(Extracted records)
--------
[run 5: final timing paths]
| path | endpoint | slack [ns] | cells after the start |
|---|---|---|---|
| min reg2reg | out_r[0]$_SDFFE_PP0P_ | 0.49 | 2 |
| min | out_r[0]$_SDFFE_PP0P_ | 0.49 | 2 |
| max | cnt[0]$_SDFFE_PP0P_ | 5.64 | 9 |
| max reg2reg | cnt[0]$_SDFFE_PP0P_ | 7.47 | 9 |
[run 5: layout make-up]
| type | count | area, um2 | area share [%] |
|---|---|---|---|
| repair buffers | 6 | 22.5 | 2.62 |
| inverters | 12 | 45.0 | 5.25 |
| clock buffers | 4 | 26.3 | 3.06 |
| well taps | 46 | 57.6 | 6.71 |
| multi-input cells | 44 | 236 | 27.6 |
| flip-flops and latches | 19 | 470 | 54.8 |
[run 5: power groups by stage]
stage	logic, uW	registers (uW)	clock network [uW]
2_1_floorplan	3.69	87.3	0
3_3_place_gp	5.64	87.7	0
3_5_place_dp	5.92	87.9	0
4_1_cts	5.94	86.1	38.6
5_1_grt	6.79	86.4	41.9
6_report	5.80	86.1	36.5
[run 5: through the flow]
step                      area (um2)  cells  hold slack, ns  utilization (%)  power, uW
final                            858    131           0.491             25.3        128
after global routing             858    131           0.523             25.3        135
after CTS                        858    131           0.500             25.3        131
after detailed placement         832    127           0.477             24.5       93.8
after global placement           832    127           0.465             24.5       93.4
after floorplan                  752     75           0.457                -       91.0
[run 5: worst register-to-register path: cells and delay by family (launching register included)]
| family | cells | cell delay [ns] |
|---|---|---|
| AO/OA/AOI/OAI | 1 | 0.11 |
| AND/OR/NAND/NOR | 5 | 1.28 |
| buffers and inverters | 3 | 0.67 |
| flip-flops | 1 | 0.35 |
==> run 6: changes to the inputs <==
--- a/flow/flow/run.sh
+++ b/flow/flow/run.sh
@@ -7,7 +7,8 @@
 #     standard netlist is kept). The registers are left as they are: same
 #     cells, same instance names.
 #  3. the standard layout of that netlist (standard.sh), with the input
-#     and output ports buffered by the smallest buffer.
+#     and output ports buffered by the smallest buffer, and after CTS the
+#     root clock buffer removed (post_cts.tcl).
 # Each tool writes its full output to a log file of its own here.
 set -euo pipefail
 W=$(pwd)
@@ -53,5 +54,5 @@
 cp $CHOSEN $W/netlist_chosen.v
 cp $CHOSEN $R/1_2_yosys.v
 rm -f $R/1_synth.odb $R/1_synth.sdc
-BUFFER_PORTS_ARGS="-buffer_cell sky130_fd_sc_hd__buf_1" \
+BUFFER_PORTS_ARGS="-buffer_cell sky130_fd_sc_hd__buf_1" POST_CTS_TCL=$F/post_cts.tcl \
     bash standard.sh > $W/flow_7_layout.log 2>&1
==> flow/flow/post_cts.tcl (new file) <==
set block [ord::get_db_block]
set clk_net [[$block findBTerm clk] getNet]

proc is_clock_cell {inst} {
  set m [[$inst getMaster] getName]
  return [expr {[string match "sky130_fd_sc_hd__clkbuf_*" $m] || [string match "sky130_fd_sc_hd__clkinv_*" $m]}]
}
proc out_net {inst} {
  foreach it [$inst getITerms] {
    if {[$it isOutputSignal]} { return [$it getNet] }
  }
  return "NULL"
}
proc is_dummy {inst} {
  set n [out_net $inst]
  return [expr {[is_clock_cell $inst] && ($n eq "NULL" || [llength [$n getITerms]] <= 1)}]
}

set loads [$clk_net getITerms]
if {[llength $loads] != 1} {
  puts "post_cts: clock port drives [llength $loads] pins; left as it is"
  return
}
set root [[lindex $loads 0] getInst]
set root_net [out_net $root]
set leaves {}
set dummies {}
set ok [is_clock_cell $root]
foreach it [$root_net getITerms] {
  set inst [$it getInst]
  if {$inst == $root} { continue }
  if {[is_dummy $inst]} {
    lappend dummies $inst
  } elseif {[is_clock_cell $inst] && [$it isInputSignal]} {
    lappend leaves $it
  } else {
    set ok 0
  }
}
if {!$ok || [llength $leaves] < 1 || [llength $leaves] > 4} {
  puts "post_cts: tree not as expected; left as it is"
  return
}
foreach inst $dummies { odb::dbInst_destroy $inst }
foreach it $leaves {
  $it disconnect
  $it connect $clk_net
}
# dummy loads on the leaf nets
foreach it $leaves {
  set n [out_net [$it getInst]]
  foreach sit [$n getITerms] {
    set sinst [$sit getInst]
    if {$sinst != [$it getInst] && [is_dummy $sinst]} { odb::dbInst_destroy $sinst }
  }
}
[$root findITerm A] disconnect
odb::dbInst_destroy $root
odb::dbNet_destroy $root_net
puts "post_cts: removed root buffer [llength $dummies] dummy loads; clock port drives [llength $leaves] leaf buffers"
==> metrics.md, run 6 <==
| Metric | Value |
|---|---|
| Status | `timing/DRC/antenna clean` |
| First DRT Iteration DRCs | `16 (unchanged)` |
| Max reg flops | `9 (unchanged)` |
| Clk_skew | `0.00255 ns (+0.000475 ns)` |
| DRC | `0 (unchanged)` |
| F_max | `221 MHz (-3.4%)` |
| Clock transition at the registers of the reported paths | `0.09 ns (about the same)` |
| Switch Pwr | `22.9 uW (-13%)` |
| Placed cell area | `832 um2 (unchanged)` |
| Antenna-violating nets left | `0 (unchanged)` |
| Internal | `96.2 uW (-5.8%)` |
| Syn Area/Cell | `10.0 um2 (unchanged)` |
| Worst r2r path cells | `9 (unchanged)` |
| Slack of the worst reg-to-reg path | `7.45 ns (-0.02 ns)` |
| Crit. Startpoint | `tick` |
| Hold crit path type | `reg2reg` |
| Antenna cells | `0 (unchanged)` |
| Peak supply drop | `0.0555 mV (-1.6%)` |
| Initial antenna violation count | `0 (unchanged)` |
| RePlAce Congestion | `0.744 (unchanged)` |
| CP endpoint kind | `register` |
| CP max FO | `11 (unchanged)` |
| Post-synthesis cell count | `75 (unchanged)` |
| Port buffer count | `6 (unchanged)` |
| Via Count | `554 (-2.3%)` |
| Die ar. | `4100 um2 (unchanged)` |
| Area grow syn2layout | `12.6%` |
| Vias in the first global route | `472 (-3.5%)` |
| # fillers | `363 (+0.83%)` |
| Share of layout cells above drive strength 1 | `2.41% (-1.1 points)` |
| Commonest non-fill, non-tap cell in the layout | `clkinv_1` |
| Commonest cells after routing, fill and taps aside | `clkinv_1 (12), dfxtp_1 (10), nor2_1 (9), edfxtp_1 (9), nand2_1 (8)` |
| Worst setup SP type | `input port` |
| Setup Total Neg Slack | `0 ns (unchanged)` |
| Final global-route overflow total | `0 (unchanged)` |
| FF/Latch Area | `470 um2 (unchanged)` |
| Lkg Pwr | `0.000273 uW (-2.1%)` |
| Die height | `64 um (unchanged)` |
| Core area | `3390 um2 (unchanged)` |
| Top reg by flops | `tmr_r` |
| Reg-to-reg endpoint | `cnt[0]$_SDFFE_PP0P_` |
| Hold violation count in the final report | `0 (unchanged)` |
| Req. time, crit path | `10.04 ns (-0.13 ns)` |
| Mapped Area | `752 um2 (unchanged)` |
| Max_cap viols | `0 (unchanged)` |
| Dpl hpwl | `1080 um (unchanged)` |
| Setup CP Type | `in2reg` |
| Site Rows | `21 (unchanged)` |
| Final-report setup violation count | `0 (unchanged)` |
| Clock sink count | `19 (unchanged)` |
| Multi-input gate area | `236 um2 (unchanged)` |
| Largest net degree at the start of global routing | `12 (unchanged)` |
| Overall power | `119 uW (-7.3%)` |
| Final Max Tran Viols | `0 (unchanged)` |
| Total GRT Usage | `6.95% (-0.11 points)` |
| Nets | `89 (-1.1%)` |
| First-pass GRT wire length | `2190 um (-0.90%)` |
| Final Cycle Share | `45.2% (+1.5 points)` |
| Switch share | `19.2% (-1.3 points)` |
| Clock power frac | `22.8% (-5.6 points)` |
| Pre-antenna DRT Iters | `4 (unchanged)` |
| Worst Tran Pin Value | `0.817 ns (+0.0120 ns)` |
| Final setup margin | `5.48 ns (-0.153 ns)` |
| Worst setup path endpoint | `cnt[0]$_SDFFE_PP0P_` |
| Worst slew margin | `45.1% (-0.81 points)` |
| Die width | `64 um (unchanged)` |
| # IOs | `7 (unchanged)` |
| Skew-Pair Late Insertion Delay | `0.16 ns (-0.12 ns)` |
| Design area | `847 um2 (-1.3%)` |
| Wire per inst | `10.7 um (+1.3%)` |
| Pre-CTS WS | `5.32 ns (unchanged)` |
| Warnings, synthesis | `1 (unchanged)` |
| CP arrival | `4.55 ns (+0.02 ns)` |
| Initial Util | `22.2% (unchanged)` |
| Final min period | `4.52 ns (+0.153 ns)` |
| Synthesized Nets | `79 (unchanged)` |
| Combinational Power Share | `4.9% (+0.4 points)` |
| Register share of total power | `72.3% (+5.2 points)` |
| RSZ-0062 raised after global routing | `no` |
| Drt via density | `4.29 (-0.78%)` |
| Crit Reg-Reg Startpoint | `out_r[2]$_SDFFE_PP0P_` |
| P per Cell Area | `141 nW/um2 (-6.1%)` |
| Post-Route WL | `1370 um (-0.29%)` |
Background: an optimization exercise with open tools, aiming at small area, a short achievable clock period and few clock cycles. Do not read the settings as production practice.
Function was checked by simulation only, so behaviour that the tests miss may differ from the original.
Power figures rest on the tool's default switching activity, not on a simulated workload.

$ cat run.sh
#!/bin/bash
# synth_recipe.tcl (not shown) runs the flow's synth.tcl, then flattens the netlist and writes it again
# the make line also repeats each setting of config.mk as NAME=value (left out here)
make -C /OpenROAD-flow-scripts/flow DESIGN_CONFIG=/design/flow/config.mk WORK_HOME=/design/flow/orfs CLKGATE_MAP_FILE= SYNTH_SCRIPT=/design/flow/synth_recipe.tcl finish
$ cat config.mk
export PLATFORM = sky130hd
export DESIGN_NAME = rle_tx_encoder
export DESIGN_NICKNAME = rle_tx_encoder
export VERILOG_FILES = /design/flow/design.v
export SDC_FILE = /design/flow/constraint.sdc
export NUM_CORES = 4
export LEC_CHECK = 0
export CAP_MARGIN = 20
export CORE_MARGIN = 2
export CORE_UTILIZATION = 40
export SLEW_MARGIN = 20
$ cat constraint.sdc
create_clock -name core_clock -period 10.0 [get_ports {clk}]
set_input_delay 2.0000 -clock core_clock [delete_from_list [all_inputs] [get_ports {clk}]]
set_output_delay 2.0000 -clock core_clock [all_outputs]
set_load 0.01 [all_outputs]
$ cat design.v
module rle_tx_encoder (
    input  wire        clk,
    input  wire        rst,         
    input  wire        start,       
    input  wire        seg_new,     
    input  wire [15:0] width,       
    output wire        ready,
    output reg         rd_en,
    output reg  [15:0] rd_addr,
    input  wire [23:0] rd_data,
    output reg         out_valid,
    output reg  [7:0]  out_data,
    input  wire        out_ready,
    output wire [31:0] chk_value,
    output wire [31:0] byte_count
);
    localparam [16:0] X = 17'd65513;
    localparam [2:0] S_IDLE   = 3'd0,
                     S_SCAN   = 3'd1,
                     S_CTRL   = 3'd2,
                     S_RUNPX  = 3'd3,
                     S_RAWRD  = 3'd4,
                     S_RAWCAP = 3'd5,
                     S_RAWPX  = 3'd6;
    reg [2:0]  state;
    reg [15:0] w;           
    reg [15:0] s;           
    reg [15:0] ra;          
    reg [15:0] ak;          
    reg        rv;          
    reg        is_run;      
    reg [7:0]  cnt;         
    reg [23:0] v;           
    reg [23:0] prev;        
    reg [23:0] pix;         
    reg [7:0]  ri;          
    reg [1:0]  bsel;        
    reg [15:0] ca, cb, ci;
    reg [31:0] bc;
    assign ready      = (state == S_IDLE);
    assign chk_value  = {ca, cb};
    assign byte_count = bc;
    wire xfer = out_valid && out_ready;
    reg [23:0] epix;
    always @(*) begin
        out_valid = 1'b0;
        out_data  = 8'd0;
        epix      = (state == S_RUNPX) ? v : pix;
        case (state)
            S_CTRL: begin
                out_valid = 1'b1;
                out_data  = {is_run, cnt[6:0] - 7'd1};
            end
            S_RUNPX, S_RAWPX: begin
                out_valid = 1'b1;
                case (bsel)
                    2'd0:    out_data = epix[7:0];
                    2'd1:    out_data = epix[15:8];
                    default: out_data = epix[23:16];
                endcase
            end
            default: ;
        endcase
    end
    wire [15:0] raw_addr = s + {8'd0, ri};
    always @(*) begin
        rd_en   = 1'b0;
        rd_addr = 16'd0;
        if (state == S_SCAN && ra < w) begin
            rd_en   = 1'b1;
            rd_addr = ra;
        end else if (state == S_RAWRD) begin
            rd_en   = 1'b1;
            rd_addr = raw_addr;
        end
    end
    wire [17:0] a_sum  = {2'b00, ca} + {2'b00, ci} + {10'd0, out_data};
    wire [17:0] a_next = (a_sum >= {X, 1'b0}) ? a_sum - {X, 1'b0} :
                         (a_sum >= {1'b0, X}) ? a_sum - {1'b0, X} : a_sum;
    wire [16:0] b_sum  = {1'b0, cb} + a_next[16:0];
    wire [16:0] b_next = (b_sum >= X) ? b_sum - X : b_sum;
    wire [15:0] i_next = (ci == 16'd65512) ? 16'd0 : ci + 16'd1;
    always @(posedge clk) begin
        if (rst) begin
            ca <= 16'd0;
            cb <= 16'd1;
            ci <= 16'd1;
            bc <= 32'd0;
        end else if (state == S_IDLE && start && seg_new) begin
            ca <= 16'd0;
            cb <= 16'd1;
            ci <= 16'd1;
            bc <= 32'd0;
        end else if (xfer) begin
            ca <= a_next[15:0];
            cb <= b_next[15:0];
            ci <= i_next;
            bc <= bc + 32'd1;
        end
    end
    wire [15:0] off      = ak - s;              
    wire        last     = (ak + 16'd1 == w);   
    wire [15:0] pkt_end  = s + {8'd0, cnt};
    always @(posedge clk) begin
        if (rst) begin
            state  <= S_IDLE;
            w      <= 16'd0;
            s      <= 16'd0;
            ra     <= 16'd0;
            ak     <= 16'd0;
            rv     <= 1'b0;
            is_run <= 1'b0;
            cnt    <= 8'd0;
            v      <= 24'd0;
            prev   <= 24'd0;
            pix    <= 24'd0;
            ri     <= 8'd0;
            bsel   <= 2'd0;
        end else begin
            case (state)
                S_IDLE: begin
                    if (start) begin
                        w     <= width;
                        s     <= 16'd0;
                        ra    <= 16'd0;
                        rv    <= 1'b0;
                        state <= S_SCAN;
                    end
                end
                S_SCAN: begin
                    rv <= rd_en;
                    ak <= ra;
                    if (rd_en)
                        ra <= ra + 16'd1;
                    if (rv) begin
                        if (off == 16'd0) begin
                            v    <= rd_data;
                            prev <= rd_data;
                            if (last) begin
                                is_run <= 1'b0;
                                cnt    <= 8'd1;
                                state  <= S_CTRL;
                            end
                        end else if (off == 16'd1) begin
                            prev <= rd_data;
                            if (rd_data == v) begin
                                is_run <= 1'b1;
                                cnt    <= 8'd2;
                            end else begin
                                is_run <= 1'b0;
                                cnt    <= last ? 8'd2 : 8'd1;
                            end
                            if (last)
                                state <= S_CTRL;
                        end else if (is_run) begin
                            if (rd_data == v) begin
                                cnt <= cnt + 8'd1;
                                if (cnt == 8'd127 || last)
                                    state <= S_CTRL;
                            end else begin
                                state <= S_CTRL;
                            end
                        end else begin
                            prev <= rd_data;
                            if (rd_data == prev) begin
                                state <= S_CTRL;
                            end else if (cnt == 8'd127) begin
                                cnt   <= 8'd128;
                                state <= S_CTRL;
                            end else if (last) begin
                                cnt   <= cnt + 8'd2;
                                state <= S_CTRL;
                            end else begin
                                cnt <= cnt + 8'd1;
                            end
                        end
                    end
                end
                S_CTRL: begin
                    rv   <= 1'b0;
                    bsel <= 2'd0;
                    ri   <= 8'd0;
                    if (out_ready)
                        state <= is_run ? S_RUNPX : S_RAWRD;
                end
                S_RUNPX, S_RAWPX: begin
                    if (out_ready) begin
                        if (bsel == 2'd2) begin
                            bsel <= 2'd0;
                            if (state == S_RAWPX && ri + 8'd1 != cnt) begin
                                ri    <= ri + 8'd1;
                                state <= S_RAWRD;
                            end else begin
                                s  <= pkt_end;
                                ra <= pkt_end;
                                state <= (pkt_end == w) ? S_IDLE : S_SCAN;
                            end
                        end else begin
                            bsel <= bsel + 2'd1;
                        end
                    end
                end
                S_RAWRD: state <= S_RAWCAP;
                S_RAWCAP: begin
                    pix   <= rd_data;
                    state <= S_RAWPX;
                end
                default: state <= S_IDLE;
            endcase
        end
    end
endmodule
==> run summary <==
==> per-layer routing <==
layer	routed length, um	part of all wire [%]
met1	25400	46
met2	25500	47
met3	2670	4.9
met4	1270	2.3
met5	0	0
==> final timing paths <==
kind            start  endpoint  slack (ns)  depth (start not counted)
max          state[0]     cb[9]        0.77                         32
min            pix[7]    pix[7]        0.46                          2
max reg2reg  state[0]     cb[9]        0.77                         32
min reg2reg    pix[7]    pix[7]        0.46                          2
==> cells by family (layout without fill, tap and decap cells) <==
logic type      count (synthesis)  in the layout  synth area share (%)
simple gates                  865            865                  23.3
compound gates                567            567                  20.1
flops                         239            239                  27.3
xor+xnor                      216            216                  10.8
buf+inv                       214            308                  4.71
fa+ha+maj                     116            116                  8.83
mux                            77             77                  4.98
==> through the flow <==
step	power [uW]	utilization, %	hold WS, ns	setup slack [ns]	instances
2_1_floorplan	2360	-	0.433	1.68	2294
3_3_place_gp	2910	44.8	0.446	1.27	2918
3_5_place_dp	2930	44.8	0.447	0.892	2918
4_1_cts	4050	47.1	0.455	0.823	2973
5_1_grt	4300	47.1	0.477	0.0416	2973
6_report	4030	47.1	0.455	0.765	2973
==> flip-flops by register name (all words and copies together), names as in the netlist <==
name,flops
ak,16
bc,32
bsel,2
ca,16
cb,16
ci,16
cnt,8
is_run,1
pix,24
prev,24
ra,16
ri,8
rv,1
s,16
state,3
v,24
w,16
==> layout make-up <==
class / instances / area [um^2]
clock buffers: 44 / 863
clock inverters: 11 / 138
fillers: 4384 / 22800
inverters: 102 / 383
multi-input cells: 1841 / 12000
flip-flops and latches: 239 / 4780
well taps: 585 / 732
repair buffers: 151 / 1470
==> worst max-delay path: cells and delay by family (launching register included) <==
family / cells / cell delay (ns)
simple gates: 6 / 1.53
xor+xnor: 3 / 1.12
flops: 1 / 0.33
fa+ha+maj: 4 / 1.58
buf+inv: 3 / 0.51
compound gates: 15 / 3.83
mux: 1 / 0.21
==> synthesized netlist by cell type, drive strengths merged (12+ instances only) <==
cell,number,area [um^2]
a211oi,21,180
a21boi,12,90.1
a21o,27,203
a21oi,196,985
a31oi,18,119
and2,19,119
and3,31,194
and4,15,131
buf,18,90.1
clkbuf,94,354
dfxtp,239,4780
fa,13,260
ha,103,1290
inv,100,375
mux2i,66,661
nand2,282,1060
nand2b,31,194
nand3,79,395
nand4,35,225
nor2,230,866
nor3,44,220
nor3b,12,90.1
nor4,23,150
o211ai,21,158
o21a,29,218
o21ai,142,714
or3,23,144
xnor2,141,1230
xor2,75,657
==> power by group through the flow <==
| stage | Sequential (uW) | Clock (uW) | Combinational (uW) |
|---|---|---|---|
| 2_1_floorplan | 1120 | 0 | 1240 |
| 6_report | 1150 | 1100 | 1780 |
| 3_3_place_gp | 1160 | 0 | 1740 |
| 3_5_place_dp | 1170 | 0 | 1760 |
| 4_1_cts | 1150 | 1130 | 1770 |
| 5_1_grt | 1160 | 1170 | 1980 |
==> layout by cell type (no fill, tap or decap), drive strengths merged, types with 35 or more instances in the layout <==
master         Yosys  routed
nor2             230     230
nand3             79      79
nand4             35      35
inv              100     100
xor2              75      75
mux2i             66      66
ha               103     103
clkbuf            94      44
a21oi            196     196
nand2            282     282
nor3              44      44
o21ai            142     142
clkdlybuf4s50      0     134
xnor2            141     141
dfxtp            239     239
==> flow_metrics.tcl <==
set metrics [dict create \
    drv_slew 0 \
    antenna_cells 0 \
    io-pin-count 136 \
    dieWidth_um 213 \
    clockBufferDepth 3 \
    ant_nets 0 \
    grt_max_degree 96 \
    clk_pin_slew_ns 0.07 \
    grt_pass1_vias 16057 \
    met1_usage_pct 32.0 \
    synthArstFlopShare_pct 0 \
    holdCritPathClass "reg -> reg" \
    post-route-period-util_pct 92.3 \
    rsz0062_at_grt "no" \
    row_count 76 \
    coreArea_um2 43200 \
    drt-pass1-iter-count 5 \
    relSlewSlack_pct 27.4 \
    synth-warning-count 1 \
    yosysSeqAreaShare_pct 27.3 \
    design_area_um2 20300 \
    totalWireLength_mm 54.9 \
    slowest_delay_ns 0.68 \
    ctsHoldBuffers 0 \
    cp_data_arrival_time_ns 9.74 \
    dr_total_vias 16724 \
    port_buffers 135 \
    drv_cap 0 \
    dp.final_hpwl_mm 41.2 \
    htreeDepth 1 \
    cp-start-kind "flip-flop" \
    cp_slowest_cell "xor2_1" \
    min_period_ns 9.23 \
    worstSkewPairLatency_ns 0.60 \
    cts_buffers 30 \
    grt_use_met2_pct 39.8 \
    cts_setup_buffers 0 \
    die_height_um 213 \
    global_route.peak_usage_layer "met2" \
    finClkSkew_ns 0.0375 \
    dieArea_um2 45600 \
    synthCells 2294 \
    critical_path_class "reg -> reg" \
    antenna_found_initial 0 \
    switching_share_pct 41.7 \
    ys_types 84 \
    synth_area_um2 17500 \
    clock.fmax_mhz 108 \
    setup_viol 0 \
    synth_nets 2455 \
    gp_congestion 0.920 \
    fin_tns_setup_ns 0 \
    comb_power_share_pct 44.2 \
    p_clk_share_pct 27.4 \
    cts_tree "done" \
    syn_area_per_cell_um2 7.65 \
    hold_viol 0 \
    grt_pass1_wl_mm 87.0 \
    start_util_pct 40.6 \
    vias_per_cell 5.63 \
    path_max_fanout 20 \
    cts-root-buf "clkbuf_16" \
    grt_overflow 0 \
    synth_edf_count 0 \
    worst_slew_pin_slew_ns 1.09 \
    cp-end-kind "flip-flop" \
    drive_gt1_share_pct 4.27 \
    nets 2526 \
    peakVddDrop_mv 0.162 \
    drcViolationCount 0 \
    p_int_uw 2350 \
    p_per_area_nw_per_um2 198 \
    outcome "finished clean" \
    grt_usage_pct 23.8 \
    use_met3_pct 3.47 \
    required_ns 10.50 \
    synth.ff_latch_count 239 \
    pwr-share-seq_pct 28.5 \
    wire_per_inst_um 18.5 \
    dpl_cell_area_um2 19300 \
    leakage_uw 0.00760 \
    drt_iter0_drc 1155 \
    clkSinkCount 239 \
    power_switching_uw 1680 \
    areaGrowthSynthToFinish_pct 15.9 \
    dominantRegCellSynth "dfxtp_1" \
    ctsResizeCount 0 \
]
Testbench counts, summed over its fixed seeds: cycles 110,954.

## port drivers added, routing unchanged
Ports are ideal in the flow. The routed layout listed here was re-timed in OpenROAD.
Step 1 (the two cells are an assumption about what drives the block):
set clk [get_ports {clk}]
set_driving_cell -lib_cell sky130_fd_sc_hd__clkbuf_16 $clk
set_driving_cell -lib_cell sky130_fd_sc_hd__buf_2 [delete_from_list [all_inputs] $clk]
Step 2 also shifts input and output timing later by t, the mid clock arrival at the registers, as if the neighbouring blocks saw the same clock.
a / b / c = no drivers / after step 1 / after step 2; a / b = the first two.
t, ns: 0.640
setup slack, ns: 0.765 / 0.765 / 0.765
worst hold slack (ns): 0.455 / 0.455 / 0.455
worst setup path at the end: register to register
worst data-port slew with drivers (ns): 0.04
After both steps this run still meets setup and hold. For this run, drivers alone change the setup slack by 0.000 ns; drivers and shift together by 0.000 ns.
--------
Write out only the lines that run from the line containing "metrics.md, run 6" through the line containing "CP max FO |", both included, exactly as they appear above.

## Expected answer:
==> metrics.md, run 6 <==
| Metric | Value |
|---|---|
| Status | `timing/DRC/antenna clean` |
| First DRT Iteration DRCs | `16 (unchanged)` |
| Max reg flops | `9 (unchanged)` |
| Clk_skew | `0.00255 ns (+0.000475 ns)` |
| DRC | `0 (unchanged)` |
| F_max | `221 MHz (-3.4%)` |
| Clock transition at the registers of the reported paths | `0.09 ns (about the same)` |
| Switch Pwr | `22.9 uW (-13%)` |
| Placed cell area | `832 um2 (unchanged)` |
| Antenna-violating nets left | `0 (unchanged)` |
| Internal | `96.2 uW (-5.8%)` |
| Syn Area/Cell | `10.0 um2 (unchanged)` |
| Worst r2r path cells | `9 (unchanged)` |
| Slack of the worst reg-to-reg path | `7.45 ns (-0.02 ns)` |
| Crit. Startpoint | `tick` |
| Hold crit path type | `reg2reg` |
| Antenna cells | `0 (unchanged)` |
| Peak supply drop | `0.0555 mV (-1.6%)` |
| Initial antenna violation count | `0 (unchanged)` |
| RePlAce Congestion | `0.744 (unchanged)` |
| CP endpoint kind | `register` |
| CP max FO | `11 (unchanged)` |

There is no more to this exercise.